本書は、渡部昇一氏による「日本の歴史」の5〜7巻で扱う時代を、まとめて通史にした書である。とはいえ、ビクトリー・ジャスティスからも自由な分、より中立かつ客観的な内容といえる。
周知のとおり、太平洋戦争も開戦の最大要因は、日露戦争直後からのアメリカによる反日政策にあった訳だが、その過程において、日本の側もどこをどう間違ったのか、そのポイントを明確にしていることがわかる。
まず、対露勝利で得られた満鉄を、ハリマンとの共同経営にすべきか否かを巡る交渉の対立、これが第一の岐路だった。
また一方で、大陸中国に対し対華21ヶ条要求を突き付ける高圧に出る訳だが、後の相手国のロビー活動からすれば、これも間接的には日米対立を促進することになった。即ち当時の中国に主権国家としての尊厳を認めない一方、門戸開放政策も是としなかったことが、自国を自ら追いつめたともいえよう。

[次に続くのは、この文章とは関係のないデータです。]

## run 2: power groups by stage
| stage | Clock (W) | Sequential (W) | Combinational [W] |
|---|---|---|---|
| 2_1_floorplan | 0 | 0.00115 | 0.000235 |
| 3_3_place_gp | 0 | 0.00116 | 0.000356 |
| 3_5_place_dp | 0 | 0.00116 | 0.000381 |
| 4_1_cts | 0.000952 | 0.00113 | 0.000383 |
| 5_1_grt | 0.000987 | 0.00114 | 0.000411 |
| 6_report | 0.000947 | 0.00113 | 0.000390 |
$ cat src/design/bus_settings.svh
`ifndef BUS_SETTINGS_SVH
`define BUS_SETTINGS_SVH

// SRAM size in 32-bit words
// Byte addresses at or above 4x this value take an error response
`define BUS_SRAM_DEPTH_WORDS 1024

// Wait states inserted into every data phase
`define BUS_SRAM_WAIT 1

// HMASTER values
`define BUS_MASTER_ID_CORE 8'h00
`define BUS_MASTER_ID_DBG  8'h01

`endif

$ cat src/design/bus_pkg.sv
`default_nettype none

package bus_pkg;

	// ------------------------------------------------------------------
	// Bus vector types

	// Byte address and data word
	typedef logic [31:0] haddr_t;
	typedef logic [31:0] hdata_t;

	// Transfer size code, byte/halfword/word only
	typedef logic [2:0]  hsize_t;
	typedef logic [1:0]  htrans_t;
	typedef logic [3:0]  hprot_t;
	typedef logic [7:0]  hmaster_t;

	// One-hot grant, {fetch, data, debug}
	typedef logic [2:0]  grant_t;

	// ------------------------------------------------------------------
	// Encodings

	localparam htrans_t HTRANS_IDLE   = 2'b00;
	localparam htrans_t HTRANS_NONSEQ = 2'b10;

	localparam hsize_t HSIZE_BYTE = 3'd0;
	localparam hsize_t HSIZE_HALF = 3'd1;
	localparam hsize_t HSIZE_WORD = 3'd2;

	localparam grant_t GNT_NONE  = 3'b000;
	localparam grant_t GNT_FETCH = 3'b100;
	localparam grant_t GNT_DATA  = 3'b010;
	localparam grant_t GNT_DEBUG = 3'b001;

	// SRAM slave FSM
	typedef enum logic [1:0] {ST_IDLE, ST_WAIT, ST_ERR_FIRST, ST_ERR_SECOND} sram_state_e;

endpackage

`default_nettype wire

$ cat src/design/ahb_if.sv
`timescale 1ns/1ns
`default_nettype none

interface ahb_if;
	import bus_pkg::*;

	// Address phase, from the manager
	haddr_t   haddr;
	logic     hwrite;
	htrans_t  htrans;
	hsize_t   hsize;
	hprot_t   hprot;
	hmaster_t hmaster;
	logic     hexcl;

	// Data phase write data, from the manager
	hdata_t   hwdata;

	// Response, from the subordinate
	logic     hready;
	logic     hresp;
	logic     hexokay;
	hdata_t   hrdata;

	modport manager (
		output haddr, hwrite, htrans, hsize, hprot, hmaster, hexcl, hwdata,
		input  hready, hresp, hexokay, hrdata
	);

	modport subordinate (
		input  haddr, hwrite, htrans, hsize, hprot, hmaster, hexcl, hwdata,
		output hready, hresp, hexokay, hrdata
	);

endinterface

`default_nettype wire

$ cat src/design/ahb_port_arbiter.sv
`timescale 1ns/1ns
`default_nettype none

`include "bus_settings.svh"

module ahb_port_arbiter (
	input  wire                    clk,
	input  wire                    rst_n,

	// Instruction fetch requester
	input  wire                    i_aph_req_i,
	input  wire                    i_aph_panic_i,
	input  wire bus_pkg::haddr_t   i_haddr_i,
	input  wire bus_pkg::hsize_t   i_hsize_i,
	input  wire                    i_priv_i,
	output logic                   i_aph_ready_o,
	output logic                   i_dph_ready_o,
	output logic                   i_dph_err_o,
	output bus_pkg::hdata_t        i_rdata_o,

	// Load/store requester
	input  wire                    d_aph_req_i,
	input  wire                    d_aph_excl_i,
	input  wire bus_pkg::haddr_t   d_haddr_i,
	input  wire bus_pkg::hsize_t   d_hsize_i,
	input  wire                    d_priv_i,
	input  wire                    d_hwrite_i,
	input  wire bus_pkg::hdata_t   d_wdata_i,
	output logic                   d_aph_ready_o,
	output logic                   d_dph_ready_o,
	output logic                   d_dph_err_o,
	output logic                   d_dph_exokay_o,
	output bus_pkg::hdata_t        d_rdata_o,

	// Debugger system bus
	input  wire bus_pkg::haddr_t   s_addr_i,
	input  wire                    s_write_i,
	input  wire [1:0]              s_size_i,
	input  wire                    s_vld_i,
	input  wire bus_pkg::hdata_t   s_wdata_i,
	output logic                   s_rdy_o,
	output logic                   s_err_o,
	output bus_pkg::hdata_t        s_rdata_o,

	// Shared master port
	ahb_if.manager                 bus_o
);
	import bus_pkg::*;

	// ------------------------------------------------------------------
	// Grant

	grant_t gnt;
	grant_t gnt_prev;

	// Previous cycle had a NONSEQ stalled by hready low
	logic   hold_aph;

	// Data phase owners
	logic   dph_i;
	logic   dph_d;
	logic   dph_s;

	always_ff @(posedge clk or negedge rst_n) begin
		if (!rst_n) begin
			hold_aph <= 1'b0;
			gnt_prev <= GNT_NONE;
		end else begin
			// Error first cycle also has hready low and is no stall
			hold_aph <= (bus_o.htrans == HTRANS_NONSEQ) && !bus_o.hready && !bus_o.hresp;
			gnt_prev <= gnt;
		end
	end

	// Panic fetch, then load/store, then debug, then normal fetch
	always_comb begin
		if (hold_aph)
			gnt = gnt_prev;
		else if (i_aph_req_i && i_aph_panic_i)
			gnt = GNT_FETCH;
		else if (d_aph_req_i)
			gnt = GNT_DATA;
		// Debug vld may be stale while debug still owns a data phase
		else if (s_vld_i && !dph_s)
			gnt = GNT_DEBUG;
		else if (i_aph_req_i)
			gnt = GNT_FETCH;
		else
			gnt = GNT_NONE;
	end

	// Owner advances whenever the bus moves
	always_ff @(posedge clk or negedge rst_n) begin
		if (!rst_n) begin
			dph_i <= 1'b0;
			dph_d <= 1'b0;
			dph_s <= 1'b0;
		end else if (bus_o.hready) begin
			dph_i <= (gnt == GNT_FETCH);
			dph_d <= (gnt == GNT_DATA);
			dph_s <= (gnt == GNT_DEBUG);
		end
	end

	// ------------------------------------------------------------------
	// Address phase mux

	hprot_t hprot_fetch;
	hprot_t hprot_data;
	hprot_t hprot_dbg;

	// Noncacheable and nonbufferable with bit 1 privileged and bit 0 data access
	assign hprot_fetch = {2'b00, i_priv_i, 1'b0};
	assign hprot_data  = {2'b00, d_priv_i, 1'b1};
	assign hprot_dbg   = 4'b0011;

	always_comb begin
		// Idle defaults
		bus_o.htrans  = HTRANS_IDLE;
		bus_o.haddr   = '0;
		bus_o.hwrite  = 1'b0;
		bus_o.hsize   = HSIZE_BYTE;
		bus_o.hprot   = '0;
		bus_o.hmaster = `BUS_MASTER_ID_CORE;
		bus_o.hexcl   = 1'b0;
		case (gnt)
			GNT_FETCH: begin
				bus_o.htrans = HTRANS_NONSEQ;
				bus_o.haddr  = i_haddr_i;
				bus_o.hsize  = i_hsize_i;
				bus_o.hprot  = hprot_fetch;
			end
			GNT_DATA: begin
				bus_o.htrans = HTRANS_NONSEQ;
				bus_o.haddr  = d_haddr_i;
				bus_o.hwrite = d_hwrite_i;
				bus_o.hsize  = d_hsize_i;
				bus_o.hprot  = hprot_data;
				bus_o.hexcl  = d_aph_excl_i;
			end
			GNT_DEBUG: begin
				bus_o.htrans  = HTRANS_NONSEQ;
				bus_o.haddr   = s_addr_i;
				bus_o.hwrite  = s_write_i;
				bus_o.hsize   = {1'b0, s_size_i};
				bus_o.hprot   = hprot_dbg;
				bus_o.hmaster = `BUS_MASTER_ID_DBG;
			end
			default: begin
				bus_o.htrans = HTRANS_IDLE;
			end
		endcase
	end

	// Write data follows the data phase, not the grant
	assign bus_o.hwdata = dph_s ? s_wdata_i : d_wdata_i;

	// ------------------------------------------------------------------
	// Response routing

	// Read data fans out; only the owner sees ready
	assign i_rdata_o = bus_o.hrdata;
	assign d_rdata_o = bus_o.hrdata;
	assign s_rdata_o = bus_o.hrdata;

	assign i_aph_ready_o = bus_o.hready && (gnt == GNT_FETCH);
	assign i_dph_ready_o = dph_i && bus_o.hready;
	assign i_dph_err_o   = dph_i && bus_o.hresp;

	// Err shows on both error cycles and ready only on the second
	assign d_aph_ready_o  = bus_o.hready && (gnt == GNT_DATA);
	assign d_dph_ready_o  = dph_d && bus_o.hready;
	assign d_dph_err_o    = dph_d && bus_o.hresp;
	assign d_dph_exokay_o = dph_d && bus_o.hexokay;

	assign s_rdy_o = dph_s && bus_o.hready;
	assign s_err_o = dph_s && bus_o.hresp;

	// ------------------------------------------------------------------
	// Checks

	a_gnt_onehot: assert property (@(posedge clk) disable iff (!rst_n)
		$onehot0(gnt))
		else $error("arbiter grant not one-hot");

	a_htrans_gnt: assert property (@(posedge clk) disable iff (!rst_n)
		(bus_o.htrans == HTRANS_NONSEQ) == (gnt != GNT_NONE))
		else $error("htrans does not match grant");

endmodule

`default_nettype wire

$ cat src/flat_wrapper.sv
// flat-port wrapper written by rule: the top's interface ports become plain ports
module ahb_port_arbiter_flat import bus_pkg::*;
  (clk, rst_n, i_aph_req_i, i_aph_panic_i, i_haddr_i, i_hsize_i, i_priv_i, i_aph_ready_o, i_dph_ready_o, i_dph_err_o, i_rdata_o, d_aph_req_i, d_aph_excl_i, d_haddr_i, d_hsize_i, d_priv_i, d_hwrite_i, d_wdata_i, d_aph_ready_o, d_dph_ready_o, d_dph_err_o, d_dph_exokay_o, d_rdata_o, s_addr_i, s_write_i, s_size_i, s_vld_i, s_wdata_i, s_rdy_o, s_err_o, s_rdata_o, bus_o_haddr, bus_o_hwrite, bus_o_htrans, bus_o_hsize, bus_o_hprot, bus_o_hmaster, bus_o_hexcl, bus_o_hwdata, bus_o_hready, bus_o_hresp, bus_o_hexokay, bus_o_hrdata);
  ahb_if bus_o_i ();
  input  wire clk;
  input  wire rst_n;
  input  wire i_aph_req_i;
  input  wire i_aph_panic_i;
  input  wire bus_pkg::haddr_t i_haddr_i;
  input  wire bus_pkg::hsize_t i_hsize_i;
  input  wire i_priv_i;
  output logic i_aph_ready_o;
  output logic i_dph_ready_o;
  output logic i_dph_err_o;
  output bus_pkg::hdata_t i_rdata_o;
  input  wire d_aph_req_i;
  input  wire d_aph_excl_i;
  input  wire bus_pkg::haddr_t d_haddr_i;
  input  wire bus_pkg::hsize_t d_hsize_i;
  input  wire d_priv_i;
  input  wire d_hwrite_i;
  input  wire bus_pkg::hdata_t d_wdata_i;
  output logic d_aph_ready_o;
  output logic d_dph_ready_o;
  output logic d_dph_err_o;
  output logic d_dph_exokay_o;
  output bus_pkg::hdata_t d_rdata_o;
  input  wire bus_pkg::haddr_t s_addr_i;
  input  wire s_write_i;
  input  wire [1:0] s_size_i;
  input  wire s_vld_i;
  input  wire bus_pkg::hdata_t s_wdata_i;
  output logic s_rdy_o;
  output logic s_err_o;
  output bus_pkg::hdata_t s_rdata_o;
  output wire logic [$bits(bus_o_i.haddr)-1:0] bus_o_haddr;
  output wire logic [$bits(bus_o_i.hwrite)-1:0] bus_o_hwrite;
  output wire logic [$bits(bus_o_i.htrans)-1:0] bus_o_htrans;
  output wire logic [$bits(bus_o_i.hsize)-1:0] bus_o_hsize;
  output wire logic [$bits(bus_o_i.hprot)-1:0] bus_o_hprot;
  output wire logic [$bits(bus_o_i.hmaster)-1:0] bus_o_hmaster;
  output wire logic [$bits(bus_o_i.hexcl)-1:0] bus_o_hexcl;
  output wire logic [$bits(bus_o_i.hwdata)-1:0] bus_o_hwdata;
  input wire logic [$bits(bus_o_i.hready)-1:0] bus_o_hready;
  input wire logic [$bits(bus_o_i.hresp)-1:0] bus_o_hresp;
  input wire logic [$bits(bus_o_i.hexokay)-1:0] bus_o_hexokay;
  input wire logic [$bits(bus_o_i.hrdata)-1:0] bus_o_hrdata;
  assign bus_o_haddr = bus_o_i.haddr;
  assign bus_o_hwrite = bus_o_i.hwrite;
  assign bus_o_htrans = bus_o_i.htrans;
  assign bus_o_hsize = bus_o_i.hsize;
  assign bus_o_hprot = bus_o_i.hprot;
  assign bus_o_hmaster = bus_o_i.hmaster;
  assign bus_o_hexcl = bus_o_i.hexcl;
  assign bus_o_hwdata = bus_o_i.hwdata;
  assign bus_o_i.hready = bus_o_hready;
  assign bus_o_i.hresp = bus_o_hresp;
  assign bus_o_i.hexokay = bus_o_hexokay;
  assign bus_o_i.hrdata = bus_o_hrdata;
  ahb_port_arbiter u_core (.clk(clk), .rst_n(rst_n), .i_aph_req_i(i_aph_req_i), .i_aph_panic_i(i_aph_panic_i), .i_haddr_i(i_haddr_i), .i_hsize_i(i_hsize_i), .i_priv_i(i_priv_i), .i_aph_ready_o(i_aph_ready_o), .i_dph_ready_o(i_dph_ready_o), .i_dph_err_o(i_dph_err_o), .i_rdata_o(i_rdata_o), .d_aph_req_i(d_aph_req_i), .d_aph_excl_i(d_aph_excl_i), .d_haddr_i(d_haddr_i), .d_hsize_i(d_hsize_i), .d_priv_i(d_priv_i), .d_hwrite_i(d_hwrite_i), .d_wdata_i(d_wdata_i), .d_aph_ready_o(d_aph_ready_o), .d_dph_ready_o(d_dph_ready_o), .d_dph_err_o(d_dph_err_o), .d_dph_exokay_o(d_dph_exokay_o), .d_rdata_o(d_rdata_o), .s_addr_i(s_addr_i), .s_write_i(s_write_i), .s_size_i(s_size_i), .s_vld_i(s_vld_i), .s_wdata_i(s_wdata_i), .s_rdy_o(s_rdy_o), .s_err_o(s_err_o), .s_rdata_o(s_rdata_o), .bus_o(bus_o_i));
endmodule
$ cat config.mk
export PLATFORM = sky130hd
export DESIGN_NAME = ahb_port_arbiter_flat
export DESIGN_NICKNAME = d
export VERILOG_FILES = /design/src/design/bus_pkg.sv /design/src/design/ahb_if.sv /design/src/design/ahb_port_arbiter.sv /design/src/flat_wrapper.sv
export VERILOG_INCLUDE_DIRS = /design/src /design/src/design
export SDC_FILE = /design/constraint.sdc
export NUM_CORES = 1
export LEC_CHECK = 0
export BUFFER_PORTS_ARGS = -buffer_cell sky130_fd_sc_hd__buf_2
export CAP_MARGIN = 15
export CORE_AREA = 10 10 148 150
export DETAILED_ROUTE_END_ITERATION = 10
export DIE_AREA = 0 0 158 160
export PLACE_DENSITY = 0.55
export SYNTH_ARGS = -nofsm -noshare
export SYNTH_HDL_FRONTEND = slang
export SYNTH_SLANG_ARGS = --single-unit
$ cat constraint.sdc
create_clock -name clk -period 4 [get_ports clk]
set_input_delay 0.4 -clock clk [delete_from_list [all_inputs] [get_ports clk]]
set_output_delay 0.4 -clock clk [all_outputs]
set_load 0.005 [all_outputs]
# Word-level counts from Yosys, hierarchy flattened
# Cells that the tools add are included.
[word_totals]
ff_bits = 7
inputBits = 214
[classes]
eq_ne = 4
n_mux = 13
reduce_logical = 17
[ops]
columns = ["operator", "count"]
rows = [
  ["32-bit case mux with 3 select lines", 1],
  ["32-bit 2-to-1 mux", 1],
  ["3-bit 2-to-1 mux", 5],
  ["1-bit logical AND", 13],
  ["3-bit case mux with 3 select lines", 1],
  ["2-bit case mux with 3 select lines", 1],
  ["3-bit by 1-bit equality test with 1-bit output (second input constant)", 1],
  ["3-bit by 2-bit equality test with 1-bit output (second input constant)", 1],
  ["3-bit equality test (second input constant)", 1],
  ["1-bit zero test", 3],
  ["3-bit OR reduction", 1],
  ["2-bit equality test (second input constant)", 1],
  ["1-bit 2-to-1 mux", 2],
  ["2-bit 2-to-1 mux", 1],
  ["1-bit case mux with 2 select lines", 1],
]

# Longest topological paths before layout
[logic_depth]
ltp_word = 12
depth_mapped = 7

# Least setup slack after synthesis
# OpenSTA, ideal clock, no wires.
[synth_timing]
kind = "reg-to-output"
start = "register u_core.dph_s"
end = "output port bus_o_haddr[5]"
arrival_time_ns = 1.442
path_slack_ns = 2.158
path_stages_with_launch = 7
path_buffers = 2
path_cell_list = "dfrtp_1 -> buf_6 -> nor2b_1 -> a32o_2 -> nor2_4 -> buf_4 -> a221o_1"
[synth_between]
elab_chain_len = 8
[synth_rtl]
columns = ["element", "line_no", "source"]
rows = [
  ["start, declared", "ahb_port_arbiter.sv:62", "logic dph_s;"],
  ["start signal, assigned", "ahb_port_arbiter.sv:101", "dph_s <= (gnt == GNT_DEBUG);"],
  ["1-bit zero test *", "ahb_port_arbiter.sv:84", "else if (s_vld_i && !dph_s)"],
  ["1-bit logical AND *", "ahb_port_arbiter.sv:84", ""],
  ["3-bit 2-to-1 mux *", "ahb_port_arbiter.sv:84", ""],
  ["3-bit 2-to-1 mux *", "ahb_port_arbiter.sv:81", "else if (d_aph_req_i)"],
  ["3-bit 2-to-1 mux *", "ahb_port_arbiter.sv:79", "else if (i_aph_req_i && i_aph_panic_i)"],
  ["3-bit 2-to-1 mux *", "ahb_port_arbiter.sv:77", "if (hold_aph)"],
  ["net u_core.gnt[0]", "ahb_port_arbiter.sv:53", "grant_t gnt;"],
  ["3-bit by 1-bit equality test with 1-bit output (tied with other cells)", "ahb_port_arbiter.sv:126", "case (gnt)"],
  ["32-bit case mux with 3 select lines *", "ahb_port_arbiter.sv:126", ""],
  ["end, declared", "flat_wrapper.sv:36", "output wire logic [$bits(bus_o_i.haddr)-1:0] bus_o_haddr;"],
]
# Mark *: on every way through the listed nets, which the timed path passes. The rest lies on a longest branch.

# Final worst setup path
[layout_timing]
start = "register u_core.hold_aph"
end = "output port bus_o_haddr[7]"
[layout_between]
elab_chain_len = 3
[layout_rtl]
columns = ["element", "line_no", "source"]
rows = [
  ["start, declared", "ahb_port_arbiter.sv:57", "logic hold_aph;"],
  ["start signal, assigned", "ahb_port_arbiter.sv:70", "hold_aph <= (bus_o.htrans == HTRANS_NONSEQ) && !bus_o.hready && !bus_o.hresp;"],
  ["3-bit 2-to-1 mux *", "ahb_port_arbiter.sv:77", ""],
  ["3-bit by 1-bit equality test with 1-bit output (tied with other cells)", "ahb_port_arbiter.sv:126", ""],
  ["32-bit case mux with 3 select lines *", "ahb_port_arbiter.sv:126", ""],
]
# Every way passes the cells marked *; elsewhere a longest branch is shown, timed or not.

==> results.toml <==
[cells_and_area]
nFillCells = 2169
fin_nets = 643
drive_gt1_share_pct = 72.4
utilization_pct = 16.5
area_growth_pct = 36.1
n_antenna_cell = 0

[clock_network]
cts_setup_buffers = 0
max-clock-path-buffers = 2
cts_root_buffer = "clkbuf_16"
clk_pin_slew_ps = 40
ctsHoldBuffers = 0
tritoncts = "done"
h-tree-depth = 1
cts_resized = 0
cts_made_buffers = 3
insertion_delay_ps = 230
numClockSinks = 7

[detailed_routing]
wl_per_cell_microns = 18.1
initialDrtViolationCount = 129
wirelength_microns = 12000
post-route-drc-count = 0
routed_via_density = 3.75
drtPass1Iterations = 4
ant_nets = 0
vias = 2500

[grt]
grt_pass1_vias = 2914
grt_first_pass_wirelength_microns = 16800
antenna_found_initial = 0
gr-total-overflow = 0
grt_usage_pct = 8.45
grt_max_degree = 41

[flow_run]
cap_violations = 0

[synthesis]
synth_area_leaders = "buf_4 35%, mux2_2 17%, a221o_1 15%, and2_1 12%, dfrtp_1 7.6%"
synth-compound-area-share_pct = 19.5
synth_fa_ha_area_share_pct = 0
synth_cell_types = 29
seq_area_frac_synth_pct = 7.58
synth_top_area_share_pct = 34.8
synth_xor_area_share_pct = 0.379
synth_top_family_by_area = "buffers and inverters"
syn_inst = 273
synth_warnings = 0
ys_seq_elements = 7
synth_area_per_cell_sq_um = 8.47
synthSimpleGateAreaFrac_pct = 15.4
yosys.area.top_type = "buf_4"
synth_area_sq_um = 2310
synth.area.mux_share_pct = 17.1

[power]
p_leak_nw = 1.71
power.density_nw_per_um2 = 211
vdd_drop_max_uv = 83.9
total_power_w = 0.000663

[timing]
setup_viol = 0
finalHoldViolations = 0
rsz0062_at_grt = "no"
period_share_pct = 68.1
drv_slew = 0
slew_headroom_pct = 40.3
setup_ws_ps = 1270
fmax_ghz = 0.367
finalSetupTns_ps = 0
fin_skew_ps = 1.75
tightest_slew_ps = 895
min_period_ps = 2730
whs_ps = 4.40

[floorplan]
die_h_microns = 160
rows = 51
die-area_sq_um = 25300
initial_core_util_pct = 12.1
core_sq_um = 19100
ios = 402
die_w_microns = 158

[worst_setup_path]
regToRegStartpoint = "u_core.hold_aph"
cp.arrival_ps = 2330
cp_max_fo = 40
path_class = "flip-flop to output port"
worstPathCellList = "nor4bb_1, a31o_2, and2_1, a221o_1, buf_2"
cp-start-kind = "flip-flop"
critPathLaunch = "u_core.hold_aph"
required_ps = 3600
crit_path_end_kind = "output port"
crit_slowest_cell = "a31o_2"
slowest_delay_ps = 720

[place]
port_buffers = 263
place_congestion = 0.764
hpwl_microns = 10600
post-place-ws_ps = 1440

[min_path]
min_path_type = "input pin to asynchronous set/reset pin"

[outcome]
status = "complete, no violations"
[critical path, delay by kind of cell (launching register included)]
kind | cells | cell delay (ps)
DFF | 1 | 510
and+or+nand+nor | 2 | 620
buffers and inverters | 1 | 110
AOI/OAI and AO/OA | 2 | 840
[cell usage in the layout, fill, tap and decap left out]
master     netlist  routed
inv_1            1       1
a31o_2           1       1
a21o_1           1       1
nor2b_1          2       2
a22o_1           2       2
clkbuf_16        0       3
nor2_4           1       1
a32o_2           1       1
buf_4          107       3
nor4bb_1         2       2
a21oi_2          1       1
a2bb2oi_1        1       1
mux2_2          35      35
xnor2_1          1       1
or3b_1           1       1
clkinv_2         0       1
a221o_1         35      35
o21a_2           0       1
nand2_1          4       4
o21ai_1          1       1
nor3b_1          1       1
a211o_1          1       1
and2_1          44      44
o211ai_1         1       1
buf_2            4     263
conb_1           1      10
o21ai_0          2       2
dfrtp_1          7       7
or2_1            1       1
[per-layer routing]
layer	GRT usage (%)	part of all wire, %	wire length (microns)
met2	15.1	47	5670
met3	4.19	15	1800
met1	8.20	35	4210
met5	0	0	0
met4	3.03	3.0	358
[final timing paths]
check / to / slack [ps] / cells after the start
max in group asynchronous: u_core.gnt_prev[0] / 3830 / 1
max reg2reg: u_core.hold_aph / 1830 / 4
max: bus_o_haddr[7] / 1270 / 5
min reg2reg: u_core.dph_i / 550 / 1
min: u_core.dph_d / 4 / 1
min in group clk: u_core.hold_aph / 420 / 2
[sequential cells by signal, indices dropped and copies added, names as in the netlist]
signal           flops
u_core.dph_d         1
u_core.hold_aph      1
u_core.dph_i         1
u_core.gnt_prev      3
u_core.dph_s         1
[stage by stage]
stage	instance area [sq um]	cells
after CTS	3150	666
after global placement	3070	662
final	3150	666
after global routing	3150	666
after detailed placement	3070	662
after floorplan	2340	282
[cell type report]
cell class / count / area (sq um) / area share [%]
clock inverter: 1 / 5.00 / 0.159
sequential: 7 / 175 / 5.57
inverter: 1 / 3.75 / 0.119
tap: 238 / 298 / 9.47
clock buffer: 3 / 75.1 / 2.39
multi-input combinational: 150 / 1250 / 39.7
timing repair buffer: 266 / 1340 / 42.6
[cell usage after synthesis, drive strengths merged]
cell / number
a2bb2oi: 1
nor4bb: 2
mux2: 35
a21o: 1
xnor2: 1
nand2: 4
clkbuf: 7
nor2b: 2
o21ai: 3
nor2: 1
o211ai: 1
a31o: 1
conb: 1
o21a: 1
or2: 1
inv: 1
a21oi: 1
buf: 117
or3b: 1
nor3b: 1
and2: 44
a211o: 1
a221o: 35
a22o: 2
a32o: 1
dfrtp: 7
[logic make-up after synthesis]
| family | count (synthesis) |
|---|---|
| xor gates and xnor gates | 1 |
| AOI/OAI and AO/OA | 48 |
| other | 1 |
| buffers and inverters | 125 |
| muxes | 35 |
| DFF | 7 |
| and+or+nand+nor | 56 |
[report_power, final]
part | internal, W | total [W] | switching (W)
registers | 0.0000787 | 0.0000874 | 0.00000871
logic | 0.000226 | 0.000400 | 0.000174
clock network | 0.000132 | 0.000176 | 0.0000441
total | 0.000436 | 0.000663 | 0.000227
(Power assumes the default switching activity.)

そして決定的だったのが、ファシズム国家との同盟だった訳で、これには総力戦の悲惨をそれまでに学べなかった事とも関係があるだろう。もちろん前後した仏印進駐の経緯についても、詳しく記述してあり、この頃まではまだ「対話」の余地が残されていたことも示唆している。
こうして日本は、米英中に大敗する訳だが、周辺地域での「植民地システム」の破壊が「予期せざる結果」だったこと、戦中と戦後では軍事面でしか「断絶」しなかったこと等は、本書にも共通している見方だった。
ちなみに、前掲書の7巻への拙稿で触れた「日本がアメリカへの憧れから離れられないようにするイメージ戦略」の件は、本書から得た見解である。